Recycling rates are falling in California. For the first time in a decade, the percentage of beverage containers being recycled has dropped below 80 percent. The decline means that about 1.7 million containers that five years ago were being recycled are today being buried in landfills or, worse, tossed aside as litter.
Part of the problem is that California’s landmark Bottle Bill is broken. There is an urgent need to fix it, starting with steps that our elected representatives can take right away.
Enacted 30 years ago, the Bottle Bill placed California in the vanguard of the modern recycling movement. The idea was elegantly simple: levy a small charge (a “redemption value”) on each beverage container sold, and then refund it when the container is turned over to be recycled. It created a financial incentive, small but effective, to encourage consumers to do the right thing.

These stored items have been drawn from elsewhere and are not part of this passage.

===== src/rtl/regfile_scoreboard.sv =====
// rtl/regfile_scoreboard.sv - parametrised register file with per-register busy scoreboard
// Optional same-edge read bypass is enabled by defining REGFILE_BYPASS_EN.
module regfile_scoreboard #(
    parameter int WIDTH    = 16,
    parameter int ADDR_W   = 3,
    parameter int ZERO_REG = 1,
    parameter int MON_REG  = 7
) (
    input  logic                   clk,
    input  logic                   reset,
    input  logic [ADDR_W-1:0]      RA,
    input  logic [ADDR_W-1:0]      RB,
    output logic [WIDTH-1:0]       BusA,
    output logic [WIDTH-1:0]       BusB,
    output logic                   busyA,
    output logic                   busyB,
    input  logic                   enableWrite,
    input  logic [ADDR_W-1:0]      RW,
    input  logic [WIDTH-1:0]       BusW,
    input  logic                   enableReserve,
    input  logic [ADDR_W-1:0]      RR,
    output logic [WIDTH-1:0]       monR,
    output logic [(2**ADDR_W)-1:0] busyVec
);

    localparam int NUM_REGS = 2**ADDR_W;
    localparam logic [ADDR_W-1:0] MON_IDX = ADDR_W'(MON_REG);
    localparam bit HAS_ZERO = (ZERO_REG != 0);

    logic [WIDTH-1:0]    regs     [NUM_REGS];
    logic [WIDTH-1:0]    regs_nxt [NUM_REGS];
    logic [WIDTH-1:0]    src_regs [NUM_REGS];
    logic [NUM_REGS-1:0] busy;
    logic [NUM_REGS-1:0] busy_nxt;
    logic [NUM_REGS-1:0] src_busy;

    logic                wr_ok;
    logic                rs_ok;
    logic [WIDTH-1:0]    rd_a;
    logic [WIDTH-1:0]    rd_b;
    logic [WIDTH-1:0]    rd_mon;
    logic                rd_busy_a;
    logic                rd_busy_b;
    logic [NUM_REGS-1:0] rd_vec;

    // Reserve is applied after the write so a same-edge producer keeps the register busy.
    always_comb begin
        wr_ok    = enableWrite   && !(HAS_ZERO && (RW == '0));
        rs_ok    = enableReserve && !(HAS_ZERO && (RR == '0));
        regs_nxt = regs;
        busy_nxt = busy;
        if (wr_ok) begin
            regs_nxt[RW] = BusW;
            busy_nxt[RW] = 1'b0;
        end
        if (rs_ok) begin
            busy_nxt[RR] = 1'b1;
        end
    end

`ifdef REGFILE_BYPASS_EN
    always_comb begin
        src_regs = regs_nxt;
        src_busy = busy_nxt;
    end
`else
    always_comb begin
        src_regs = regs;
        src_busy = busy;
    end
`endif

    always_comb begin
        rd_a      = src_regs[RA];
        rd_b      = src_regs[RB];
        rd_mon    = src_regs[MON_IDX];
        rd_busy_a = src_busy[RA];
        rd_busy_b = src_busy[RB];
        rd_vec    = src_busy;
        if (HAS_ZERO) begin
            if (RA == '0) begin
                rd_a      = '0;
                rd_busy_a = 1'b0;
            end
            if (RB == '0) begin
                rd_b      = '0;
                rd_busy_b = 1'b0;
            end
            if (MON_IDX == '0) begin
                rd_mon = '0;
            end
            rd_vec[0] = 1'b0;
        end
    end

    always_ff @(posedge clk) begin
        if (reset) begin
            regs    <= '{default: '0};
            busy    <= '0;
            BusA    <= '0;
            BusB    <= '0;
            busyA   <= 1'b0;
            busyB   <= 1'b0;
            monR    <= '0;
            busyVec <= '0;
        end else begin
            regs    <= regs_nxt;
            busy    <= busy_nxt;
            BusA    <= rd_a;
            BusB    <= rd_b;
            busyA   <= rd_busy_a;
            busyB   <= rd_busy_b;
            monR    <= rd_mon;
            busyVec <= rd_vec;
        end
    end

endmodule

The Bottle Bill has been spectacularly successful. Over the years, nearly 400 billion containers have been recycled.
The program is faltering today because the process for consumers to reclaim the redemption value has become less convenient. Almost 1,000 neighborhood recycling and redemption centers have been shuttered over the last five years and two economic factors are to blame.
First, the underlying value of recyclable materials has plunged, making it harder than ever for recycling centers to turn a profit.

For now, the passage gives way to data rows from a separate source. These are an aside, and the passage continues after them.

`config.mk`:
```
export PLATFORM = sky130hd
export DESIGN_NAME = dmux_stream
export DESIGN_NICKNAME = d
export VERILOG_FILES = /design/src/rtl/dmux_stream.sv
export SDC_FILE = /design/constraint.sdc
export NUM_CORES = 1
export LEC_CHECK = 0
export ABC_AREA = 1
export ABC_CLOCK_PERIOD_IN_PS = 2180
export CORE_MARGIN = 3
export CORE_UTILIZATION = 25
export CTS_CLUSTER_SIZE = 30
export DETAILED_ROUTE_END_ITERATION = 12
export GPL_TIMING_DRIVEN = 0
export PLACE_DENSITY = 0.62
export SKIP_CTS_REPAIR_TIMING = 1
export SLEW_MARGIN = 10
export SYNTH_ARGS = -nofsm -noshare
export SYNTH_HDL_FRONTEND = slang
export SYNTH_SLANG_ARGS = --single-unit
```
`constraint.sdc`:
```
create_clock -name clk -period 2.18 [get_ports clk]
set_input_delay 0.545 -clock clk [delete_from_list [all_inputs] [get_ports clk]]
set_output_delay 0.545 -clock clk [all_outputs]
set_load 0.05 [all_outputs]
```
`src/rtl/dmux_stream.sv`:
```
// Registered 1-to-2 stream demultiplexer with one holding slot per output.
// Optional per-output delivery counters are built when DMUX_CNT_EN is defined.
module dmux_stream #(
  parameter int unsigned WIDTH = 16,
  parameter int unsigned CNT_W = 8
) (
  input  logic             clk,
  input  logic             rst_n,
  input  logic             in_valid,
  output logic             in_ready,
  input  logic             in_sel,
  input  logic [WIDTH-1:0] in_data,
  output logic             a_valid,
  input  logic             a_ready,
  output logic [WIDTH-1:0] a_data,
  output logic             b_valid,
  input  logic             b_ready,
  output logic [WIDTH-1:0] b_data,
  output logic [CNT_W-1:0] a_count,
  output logic [CNT_W-1:0] b_count
);

  typedef enum logic {
    EMPTY = 1'b0,
    FULL  = 1'b1
  } slot_t;

  slot_t a_state, a_state_nxt;
  slot_t b_state, b_state_nxt;
  logic  accept_c;
  logic  load_a_c;
  logic  load_b_c;

  // Readiness looks only at the slot the current word is aimed at.
  assign in_ready = in_sel ? (!b_valid || b_ready) : (!a_valid || a_ready);
  assign accept_c = in_valid && in_ready;
  assign load_a_c = accept_c && !in_sel;
  assign load_b_c = accept_c && in_sel;

  assign a_valid = (a_state == FULL);
  assign b_valid = (b_state == FULL);

  always_ff @(posedge clk or negedge rst_n) begin
    if (!rst_n) begin
      a_state <= EMPTY;
      b_state <= EMPTY;
    end else begin
      a_state <= a_state_nxt;
      b_state <= b_state_nxt;
    end
  end

  always_comb begin
    a_state_nxt = a_state;
    b_state_nxt = b_state;
    case (a_state)
      EMPTY:   if (load_a_c) a_state_nxt = FULL;
      FULL:    if (a_ready && !load_a_c) a_state_nxt = EMPTY;
      default: a_state_nxt = EMPTY;
    endcase
    case (b_state)
      EMPTY:   if (load_b_c) b_state_nxt = FULL;
      FULL:    if (b_ready && !load_b_c) b_state_nxt = EMPTY;
      default: b_state_nxt = EMPTY;
    endcase
  end

  // Slot words change only on a load and keep their value after draining.
  always_ff @(posedge clk or negedge rst_n) begin
    if (!rst_n) begin
      a_data <= '0;
      b_data <= '0;
    end else begin
      if (load_a_c) a_data <= in_data;
      if (load_b_c) b_data <= in_data;
    end
  end

`ifdef DMUX_CNT_EN
  always_ff @(posedge clk or negedge rst_n) begin
    if (!rst_n) begin
      a_count <= '0;
      b_count <= '0;
    end else begin
      if (a_valid && a_ready) a_count <= a_count + CNT_W'(1);
      if (b_valid && b_ready) b_count <= b_count + CNT_W'(1);
    end
  end
`else
  assign a_count = '0;
  assign b_count = '0;
`endif

endmodule

```
* Word level (Yosys, flattened, before mapping) *
Index checks and enable logic that the tools add are counted.

storage, ports and cells
  word-level logic and storage cells = 25
  output and inout port bits = 51
  flip-flop bits (word level) = 34

operators by class
  mux-type cells = 7
  reduce and logical (&&, ||, !) cells = 12
  bitwise logic cells = 2

operator list
  operator             count
  $logic_and A1 B1 Y1  5
  $logic_not A1 Y1     5
  $mux W1              5
  $pmux W1 S2          2
  $logic_or A1 B1 Y1   2
  $not A1 Y1           2

* Longest topological paths before layout *
  depth after elaboration = 9
  depth in mapped cells = 6

* Worst setup path after synthesis *
No wires, ideal clock.

  path type = register -> output
  start point = register a_state, in the netlist a_valid
  end point = output in_ready
  stages on the path, launching flop included = 5
  data arrival time = 1.399 ns
  data required time = 1.635 ns
  path slack = 0.236 ns
  path through = dfrtp_1 > nand2_2 > buf_2 > nand2_1 > nand2_1

on the way
  longest elaborated chain between the ends = 3

RTL lines
  item                      line  RTL
  start: declaration        28    slot_t a_state, a_state_nxt;
  start signal: assignment  48    a_state <= a_state_nxt;
  $logic_not A1 Y1          35    assign in_ready = in_sel ? (!b_valid || b_ready) : (!a_valid || a_ready);
  $logic_or A1 B1 Y1        35
  $mux W1                   35
  end: declaration          10    output logic in_ready,

Every way passes these cells.

* Worst setup path in the final report *
  start point = input a_ready
  end point = output in_ready

on the way
  longest elaborated chain between the ends = 2

RTL lines
  item                line  RTL
  start: declaration  14    input logic a_ready,
  $logic_or A1 B1 Y1  35
  $mux W1             35

Every way passes these cells.

==> results by group <==
Synthesis
  • Number of synthesized register bits: 34
  • Synth Warn #: 0
  • Mapped cell area: 1582 um2
  • Register area share after synthesis: 53.80%
  • Syn_area_per_cell: 9.303 um2
  • Distinct cells, synth: 12
  • Synth Instances: 170

Setup path
  • Critical Path Max Stage Delay: 0.45 ns
  • Critical Path Slowest Stage Cell: clkdlybuf4s50_1
  • Setup crit end kind: primary output
  • CP Data Required Time: approximately 1.6 ns
  • Worst setup path category: input port to primary output
  • CP cell instances: clkdlybuf4s50_1 -> inv_1 -> nand2_4 -> buf_6 -> nand2_1 -> nand2_1 -> buf_6
  • Critical path arrival: 1.57 ns
  • CP Max Fanout: 10
  • CP startpoint kind: input port

Routing
  • WL/cell: roughly 13 um
  • Vias/cell: about 4.3
  • Detail Route Antenna Nets: 0
  • Residual DRC: 0
  • 1st-iter DRT viols: ~140
  • Drt first pass iters: 4
  • Routed WL: 4281 um
  • Via count: 1,379

Clock network
  • CTS tree: yes
  • Worst skew pair latency: about 0.28 ns
  • Sink Count: 34
  • Total CTS buffers: 5
  • Root buf cell: clkbuf_8
  • H-tree lvl count: 2
  • Clk slew on worst S/H paths: 0.07 ns
  • Max clock buf depth: 2

Timing
  • Period minus WS final: approximately 2.1 ns
  • Clock skew: 0.004024 ns
  • Final Cycle Share: 97.22%
  • Worst Tran Pin Value: about 0.76 ns
  • Hold WS: 0.3354 ns
  • RSZ-0062 raised after global routing: no
  • Slew HR: 49.39%
  • Fmax: 471.8 MHz
  • Slew Limit Fails: 0
  • Setup ws final: 0.06061 ns
  • Final setup vio count: 0
  • Hold Vio Cnt, Final: 0

Layout
  • Area Overhead vs Synth: 52.29%
  • Multi-input logic area: around 600 um2
  • Commonest cells after routing, fill and taps aside: nand2_1, clkdlybuf4s50_1, dfrtp_1, nand4_1, buf_4
  • Fraction of layout cells with a size suffix above 1: 17.34%
  • FF+latch area: 850.8 um2
  • Fin nets: 269
  • Final Instance Area: between 2000 and 2500 um2
  • ANT cells: 0
  • Most common cell after layout, fill and taps aside: nand2_1
  • Fill cell count: 609

Global route
  • Antenna violations before repair: 0
  • First-pass GRT wire length: 6886 um
  • Largest net degree at the start of global routing: 35
  • All-Layer GR Usage: 12.11%
  • Global route overflow: 0
  • Vias in the first global route: 1,342

Power and ir drop
  • Power density over cell area: about 910 nW/um2
  • Leakage: 0.001209 uW
  • Power after layout: 2196 uW
  • Worst vdd ir: 0.3802 mV

Floorplanning
  • Io pins: 73
  • Die W: 85.54 um
  • Core ar.: 6026 um2
  • Die area: 7316 um2
  • Site Rows: 28
  • Initial core utilization: 26.25%
  • Chip height: roughly 86 um

Placement
  • Dpl cell area: about 2300 um2
  • GP Congestion: 0.7212
  • DP Worst Slack: -0.8029 ns
  • Number of buffers added on ports: 54
  • Post-detail-place hpwl: around 3100 um

Run status
  • Status: completed

Job
  • Maxcap violations: 0

Min path
  • HP Class: input port to asynchronous set/reset pin
-- layer usage --
layer	track usage, %	part of all wire [%]
met3	3.746	7.9
met2	18.29	47
met5	0	0
met4	3.885	0.96
met1	16.60	44
-- worst max-delay path: cells and delay by family --
family | cells | cell delay (ns)
and+or+nand+nor | 3 | 0.22
buffers and inverters | 4 | 0.80
-- kinds of logic after synthesis --
kind of cell | count (synthesis) | share of synthesized area, %
and+or+nand+nor | 105 | 32.36
buffers and inverters | 30 | 13.61
other | 1 | 0.2371
DFF | 34 | 53.80
-- cell type report --
class | count | area share [%]
flip-flops and latches | 34 | 35.32
plain buffers | 26 | 8.208
multi-input cells | 121 | 24.31
clock buffers | 8 | 4.571
well taps | 75 | 3.896
repair buffers | 56 | 22.91
inverters | 3 | 0.7792
-- path summary, 6_finish.rpt --
kind | start | endpoint | slack (ns) | cells past startpoint
hold reg to reg | b_data[6] | b_data[6] | 0.47 | 2
hold / removal | rst_n | b_data[1] | 0.34 | 1
max in group asynchronous | rst_n | b_data[5] | 1.35 | 1
setup / recovery | a_ready | in_ready | 0.06 | 7
setup reg to reg | a_valid | a_data[9] | 0.99 | 6
min in group clk | b_data[6] | b_data[6] | 0.47 | 2
-- sequential cells by signal, summed over array words and instances, names as in the netlist --
signal and count:
a_data 16, b_data 16, a_valid 1, b_valid 1
-- through the flow --
stage | std cells | TNS (ns) | util [%]
6_report | 323 | 0 | 39.97
3_3_place_gp | 314 | -6.442 | 37.71
2_1_floorplan | 185 | 0 | -
3_5_place_dp | 314 | -0.8029 | 37.62
4_1_cts | 322 | -0.8031 | 39.45
5_1_grt | 323 | 0 | 39.97
-- where the power goes --
| group | leakage, uW | total, uW | internal, uW | switching, uW |
|---|---|---|---|---|
| registers | 0.000421 | 787 | 729 | 58.2 |
| clock network | 0.0000575 | 537 | 319 | 218 |
| logic | 0.000730 | 872 | 280 | 592 |
| total | 0.00121 | 2200 | 1330 | 868 |
-- synthesized netlist by cell type --
master,count,share of area (%)
buf_6,3,2.1
inv_1,2,0.47
nand3_4,2,2.2
buf_4,17,8.1
buf_2,7,2.2
conb_1,1,0.24
dfrtp_1,34,54
nand4_1,32,13
nand2_1,69,16
nand2_2,1,0.40
inv_8,1,0.71
nand2_4,1,0.71
No activity file was read; power rests on OpenSTA's default activity.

Secondly, while wages, benefits, fuel, rent and most other costs have steadily risen, the processing fee meant to support the industry which is paid by the state, has dropped sharply, from about $1.05 to process 100 containers in 2015 to about 83 cents today.

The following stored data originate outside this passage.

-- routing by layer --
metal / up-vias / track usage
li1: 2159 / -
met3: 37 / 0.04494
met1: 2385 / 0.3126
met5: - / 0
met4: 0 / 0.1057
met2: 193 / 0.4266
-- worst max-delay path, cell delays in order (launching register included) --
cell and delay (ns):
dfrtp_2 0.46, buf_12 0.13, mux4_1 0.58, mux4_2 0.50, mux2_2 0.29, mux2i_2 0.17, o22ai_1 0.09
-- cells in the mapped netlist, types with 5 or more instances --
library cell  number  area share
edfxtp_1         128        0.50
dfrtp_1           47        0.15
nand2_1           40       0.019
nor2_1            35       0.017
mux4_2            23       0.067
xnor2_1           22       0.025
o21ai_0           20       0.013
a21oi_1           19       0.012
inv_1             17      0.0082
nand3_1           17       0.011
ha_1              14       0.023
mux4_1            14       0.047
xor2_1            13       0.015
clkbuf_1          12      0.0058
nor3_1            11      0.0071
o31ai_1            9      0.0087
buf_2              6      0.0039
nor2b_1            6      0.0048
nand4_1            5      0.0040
File: config.mk
export PLATFORM = sky130hd
export DESIGN_NAME = mod_addsub_pipe_flat
export DESIGN_NICKNAME = d
export VERILOG_FILES = /design/src/rtl/mod_addsub_pipe_if.sv /design/src/rtl/mod_addsub_pipe.sv /design/src/flat_wrapper.sv
export SDC_FILE = /design/constraint.sdc
export NUM_CORES = 1
export LEC_CHECK = 0
export ABC_CLOCK_PERIOD_IN_PS = 4900
export CORE_UTILIZATION = 35
export CTS_BUF_LIST = sky130_fd_sc_hd__clkbuf_16
export CTS_CLUSTER_DIAMETER = 200
export DETAILED_ROUTE_END_ITERATION = 16
export GPL_ROUTABILITY_DRIVEN = 0
export GPL_TIMING_DRIVEN = 0
export MAX_ROUTING_LAYER = met4
export SETUP_SLACK_MARGIN = 0.05
export SLEW_MARGIN = 20
export SYNTH_ARGS = -nofsm -noshare
export SYNTH_HDL_FRONTEND = slang
export SYNTH_SLANG_ARGS = --single-unit
File: constraint.sdc
create_clock -name clk -period 4.9 [get_ports clk]
set_input_delay 0.98 -clock clk [delete_from_list [all_inputs] [get_ports clk]]
set_output_delay 0.98 -clock clk [all_outputs]
set_load 0.02 [all_outputs]
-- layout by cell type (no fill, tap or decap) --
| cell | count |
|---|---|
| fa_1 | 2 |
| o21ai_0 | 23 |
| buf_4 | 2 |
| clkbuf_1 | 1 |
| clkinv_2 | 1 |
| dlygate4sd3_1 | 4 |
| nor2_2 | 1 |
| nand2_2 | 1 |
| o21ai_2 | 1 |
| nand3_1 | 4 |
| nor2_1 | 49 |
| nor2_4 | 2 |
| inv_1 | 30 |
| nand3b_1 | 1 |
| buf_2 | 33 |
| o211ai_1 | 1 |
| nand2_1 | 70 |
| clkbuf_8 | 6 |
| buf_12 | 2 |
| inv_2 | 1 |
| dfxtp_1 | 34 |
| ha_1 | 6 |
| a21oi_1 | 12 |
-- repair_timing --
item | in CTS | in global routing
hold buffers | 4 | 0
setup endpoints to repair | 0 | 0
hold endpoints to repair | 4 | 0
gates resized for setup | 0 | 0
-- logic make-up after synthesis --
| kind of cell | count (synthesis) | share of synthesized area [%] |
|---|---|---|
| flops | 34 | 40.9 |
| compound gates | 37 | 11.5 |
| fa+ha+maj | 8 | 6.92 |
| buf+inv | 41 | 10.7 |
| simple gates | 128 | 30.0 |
===== config.mk =====
export PLATFORM = sky130hd
export DESIGN_NAME = bin_to_bcd_converter
export DESIGN_NICKNAME = d
export VERILOG_FILES = /design/src/rtl/bin_to_bcd_converter_pkg.sv /design/src/rtl/bin_to_bcd_converter_bcd_digit_adjust.sv /design/src/rtl/bin_to_bcd_converter.sv
export SDC_FILE = /design/constraint.sdc
export NUM_CORES = 1
export LEC_CHECK = 0
export CAP_MARGIN = 30
export CORE_MARGIN = 3
export CORE_UTILIZATION = 50
export CTS_BUF_LIST = sky130_fd_sc_hd__clkbuf_2
export DETAILED_ROUTE_END_ITERATION = 12
export DONT_BUFFER_PORTS = 1
export HOLD_SLACK_MARGIN = 0.08
export PLACE_DENSITY = 0.74
export RECOVER_POWER = 25
export SLEW_MARGIN = 10
export SYNTH_ARGS = -nofsm -noshare
export SYNTH_HDL_FRONTEND = slang
export SYNTH_SLANG_ARGS = --single-unit

===== constraint.sdc =====
create_clock -name clk -period 1.75 [get_ports clk]
set_input_delay 0.35 -clock clk [delete_from_list [all_inputs] [get_ports clk]]
set_output_delay 0.35 -clock clk [all_outputs]
set_load 0.03 [all_outputs]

These two factors have created a tsunami of uncertainty in the industry and caused many redemption centers to simply shut their doors.
For many suburban Californians, this trend may be hardly noticed. Their cities provide curbside recycling, and they can place their recyclable beverage containers in a barrel next to the driveway once a week. But curbside collection and customer redemption are two very different things. In only one of those scenarios does the consumer get their money handed back to them.
In addition, urban and rural Californians have fewer options. They rely on these neighborhood recycling centers to responsibly redeem their containers and recapture the $1.20 redemption value the spend whenever they buy a case of soda. In fact, a recent survey showed that almost 13% of those surveyed “relied” on the money they made by recycling their bottles and cans to “make ends meet” while almost 35% indicated redemption was “an important part of their monthly budget.”
State officials and businesses in the recycling industry have been discussing for years modifications to the Bottle Bill to adapt it to a variety of factors that have changed over the last 30 years. Those discussions should go forward; all good things need to be kept up to date.
But immediate action is needed before the state’s recycling infrastructure collapses entirely. An urgency bill, SB 452 by Sen. Steve Glazer, D-Orinda, is now before the Assembly and must be sent to the desk of Gov. Jerry Brown by Aug. 31.
SB 452 would restore processing fees for CRV recyclers to the 2015 level and provide some time for California to explore different markets and innovate changes to make the law stronger. It would also require the state to focus its resources on providing more recycling opportunities in areas that are now critically underserved. These actions would stabilize and help repair the marketplace to allow the remaining neighborhood recycling centers to survive and encourage others to reopen. The funding for this short term fix exists within the fund itself which currently has a surplus. There is no reason for SB 452 not to pass easily through the process.